7führt zu keiner abweichenden Beurteilung. Zwar leistet derjenige, der wie der Antragsteller Glasflaschen an Karnevalisten verkauft, einen entfernteren Beitrag zur Entstehung des Scherbenmeeres im Kölner Straßenkarneval. Allerdings gibt er gerade anlässlich derartiger Massen-Karnevalsfeiern eine Vielzahl von Glasflaschen ab, von denen beim typischen sofortigen Alkoholverzehr auf der Straße Gefahren ausgehen. Im Hinblick auf die vom Antragsgegner angeführten hohen Umsätze der ansässigen Verkaufsstellen anlässlich des Straßenkarnevals bildet bei summarischer Prüfung der Verkauf von Alkohol in Glasflaschen an Feiernde mit dem Einbringen von Glas in die Feierzonen eine natürliche Einheit. Diese rechtfertigt bei der gebotenen wertenden Betrachtungsweise voraussichtlich die Einbeziehung der Verkäufer in die Polizeipflicht.

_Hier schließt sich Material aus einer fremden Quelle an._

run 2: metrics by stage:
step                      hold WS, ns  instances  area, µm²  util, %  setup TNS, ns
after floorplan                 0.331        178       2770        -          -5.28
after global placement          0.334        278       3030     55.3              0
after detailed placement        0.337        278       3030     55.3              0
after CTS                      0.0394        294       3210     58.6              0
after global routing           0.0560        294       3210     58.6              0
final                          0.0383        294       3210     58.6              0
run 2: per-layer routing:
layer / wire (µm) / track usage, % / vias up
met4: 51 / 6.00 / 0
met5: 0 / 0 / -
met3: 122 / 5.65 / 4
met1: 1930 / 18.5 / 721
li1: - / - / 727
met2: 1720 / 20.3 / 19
## src/rtl/rtc_pkg.sv

```systemverilog
// rtl/rtc_pkg.sv - shared constants, address table and state encoding for the RTC reader
package rtc_pkg;

  localparam int         N_TRANS   = 10;
  localparam logic [3:0] LAST_IDX  = 4'(N_TRANS - 1);
  localparam logic [7:0] CMD_LATCH = 8'hF0;

  localparam logic [7:0] ADDR_SREL  = 8'h21;
  localparam logic [7:0] ADDR_MREL  = 8'h22;
  localparam logic [7:0] ADDR_HREL  = 8'h23;
  localparam logic [7:0] ADDR_DIA   = 8'h24;
  localparam logic [7:0] ADDR_MES   = 8'h25;
  localparam logic [7:0] ADDR_ANIO  = 8'h26;
  localparam logic [7:0] ADDR_HCRON = 8'h41;
  localparam logic [7:0] ADDR_MCRON = 8'h42;
  localparam logic [7:0] ADDR_SCRON = 8'h43;

  typedef enum logic [2:0] {
    ST_IDLE,
    ST_ADDR,
    ST_GAP1,
    ST_DATA,
    ST_GAP2,
    ST_DONE
  } state_t;

  // Index 0 is the shadow-latch command; 1..9 are the register reads in display order.
  function automatic logic [7:0] addr_of(input logic [3:0] idx);
    logic [7:0] a;
    a = CMD_LATCH;
    case (idx)
      4'd1:    a = ADDR_SREL;
      4'd2:    a = ADDR_MREL;
      4'd3:    a = ADDR_HREL;
      4'd4:    a = ADDR_DIA;
      4'd5:    a = ADDR_MES;
      4'd6:    a = ADDR_ANIO;
      4'd7:    a = ADDR_HCRON;
      4'd8:    a = ADDR_MCRON;
      4'd9:    a = ADDR_SCRON;
      default: a = CMD_LATCH;
    endcase
    return a;
  endfunction

endpackage

```

## src/rtl/rtc_bus_fase.sv

```systemverilog
// rtl/rtc_bus_fase.sv - per-phase strobe decode and T_PH phase counter for the RTC bus
module rtc_bus_fase
  import rtc_pkg::*;
#(
  parameter int T_PH = 10
) (
  input  logic       clk,
  input  logic       reset,
  input  state_t     state_i,
  input  logic       wr_data_i,
  input  logic [7:0] addr_i,
  output logic       last_o,
  output logic       cs_n_o,
  output logic       rd_n_o,
  output logic       wr_n_o,
  output logic       a_d_o,
  output logic       ad_oe_o,
  output logic [7:0] ad_out_o
);

  localparam logic [7:0] CNT_LAST = 8'(T_PH - 1);

  logic [7:0] cnt_q, cnt_d;
  logic       active;

  assign active = (state_i == ST_ADDR) || (state_i == ST_GAP1) ||
                  (state_i == ST_DATA) || (state_i == ST_GAP2);

  // All four bus phases share one length, so the counter simply wraps.
  always_comb begin
    cnt_d = cnt_q + 8'd1;
    if (!active || (cnt_q == CNT_LAST)) begin
      cnt_d = '0;
    end
  end

  always_ff @(posedge clk) begin
    if (reset) begin
      cnt_q <= '0;
    end else begin
      cnt_q <= cnt_d;
    end
  end

  assign last_o = active && (cnt_q == CNT_LAST);

  always_comb begin
    cs_n_o   = 1'b1;
    rd_n_o   = 1'b1;
    wr_n_o   = 1'b1;
    a_d_o    = 1'b1;
    ad_oe_o  = 1'b0;
    ad_out_o = 8'h00;
    case (state_i)
      ST_ADDR: begin
        cs_n_o   = 1'b0;
        a_d_o    = 1'b0;
        wr_n_o   = 1'b0;
        ad_oe_o  = 1'b1;
        ad_out_o = addr_i;
      end
      ST_DATA: begin
        cs_n_o = 1'b0;
        if (wr_data_i) begin
          wr_n_o  = 1'b0;
          ad_oe_o = 1'b1;
        end else begin
          rd_n_o = 1'b0;
        end
      end
      default: begin
        cs_n_o = 1'b1;
      end
    endcase
  end

endmodule

```

## src/rtl/rtc_lectura.sv

```systemverilog
// rtl/rtc_lectura.sv - sequences the latch command plus nine RTC register reads
// and publishes the whole clock/date/timer set in one cycle.
module rtc_lectura
  import rtc_pkg::*;
#(
  parameter int T_PH = 10
) (
  input  logic       clk,
  input  logic       reset,
  input  logic       start,
  input  logic [7:0] ad_in,
  output logic [7:0] ad_out,
  output logic       ad_oe,
  output logic       cs_n,
  output logic       rd_n,
  output logic       wr_n,
  output logic       a_d,
  output logic       busy,
  output logic       done,
  output logic [7:0] SREL,
  output logic [7:0] MREL,
  output logic [7:0] HREL,
  output logic [7:0] DIA,
  output logic [7:0] MES,
  output logic [7:0] ANIO,
  output logic [7:0] SCRON,
  output logic [7:0] MCRON,
  output logic [7:0] HCRON
);

  state_t     state_q, state_d;
  logic [3:0] idx_q, idx_d;
  logic       last;
  logic       capture;
  logic       load;
  logic [7:0] shadow_q [1:9];
  logic [7:0] out_q    [1:9];

  rtc_bus_fase #(
    .T_PH(T_PH)
  ) u_bus (
    .clk      (clk),
    .reset    (reset),
    .state_i  (state_q),
    .wr_data_i(idx_q == 4'd0),
    .addr_i   (addr_of(idx_q)),
    .last_o   (last),
    .cs_n_o   (cs_n),
    .rd_n_o   (rd_n),
    .wr_n_o   (wr_n),
    .a_d_o    (a_d),
    .ad_oe_o  (ad_oe),
    .ad_out_o (ad_out)
  );

  always_ff @(posedge clk) begin
    if (reset) begin
      state_q <= ST_IDLE;
      idx_q   <= '0;
    end else begin
      state_q <= state_d;
      idx_q   <= idx_d;
    end
  end

  always_comb begin
    state_d = state_q;
    idx_d   = idx_q;
    case (state_q)
      ST_IDLE: begin
        if (start) begin
          state_d = ST_ADDR;
          idx_d   = '0;
        end
      end
      ST_ADDR: if (last) state_d = ST_GAP1;
      ST_GAP1: if (last) state_d = ST_DATA;
      ST_DATA: if (last) state_d = ST_GAP2;
      ST_GAP2: begin
        if (last) begin
          if (idx_q == LAST_IDX) begin
            state_d = ST_DONE;
          end else begin
            state_d = ST_ADDR;
            idx_d   = idx_q + 4'd1;
          end
        end
      end
      ST_DONE: state_d = ST_IDLE;
      default: state_d = ST_IDLE;
    endcase
  end

  // Outputs load on the edge into DONE so the full set is already valid during the done pulse.
  always_comb begin
    busy    = (state_q != ST_IDLE);
    done    = (state_q == ST_DONE);
    capture = (state_q == ST_DATA) && last && (idx_q != 4'd0);
    load    = (state_q == ST_GAP2) && last && (idx_q == LAST_IDX);
  end

  always_ff @(posedge clk) begin
    if (reset) begin
      for (int i = 1; i <= 9; i++) begin
        shadow_q[i] <= '0;
        out_q[i]    <= '0;
      end
    end else begin
      if (capture) begin
        shadow_q[idx_q] <= ad_in;
      end
      if (load) begin
        for (int i = 1; i <= 9; i++) begin
          out_q[i] <= shadow_q[i];
        end
      end
    end
  end

  assign SREL  = out_q[1];
  assign MREL  = out_q[2];
  assign HREL  = out_q[3];
  assign DIA   = out_q[4];
  assign MES   = out_q[5];
  assign ANIO  = out_q[6];
  assign HCRON = out_q[7];
  assign MCRON = out_q[8];
  assign SCRON = out_q[9];

endmodule

```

8Die Zwangsmittelandrohung unterliegt für sich gesehen bei summarischer Prüfung keinen durchgreifenden Bedenken.
9Die Kostenentscheidung folgt aus § 154 Abs. 1 VwGO.
10Die Streitwertfestsetzung beruht auf §§ 47 Abs. 1, 52 Abs. 1 und 2, 53 Abs. 2 Nr. 2, 63 Abs. 3 Satz 1 GKG und trägt der Tatsache Rechnung, dass die Entscheidung in der Hauptsache vorweg genommen wird.
11Dieser Beschluss ist nach § 152 Abs. 1 VwGO, § 68 Abs. 1 Satz 5 i. V. m. § 66 Abs. 3 Satz 3 GKG unanfechtbar.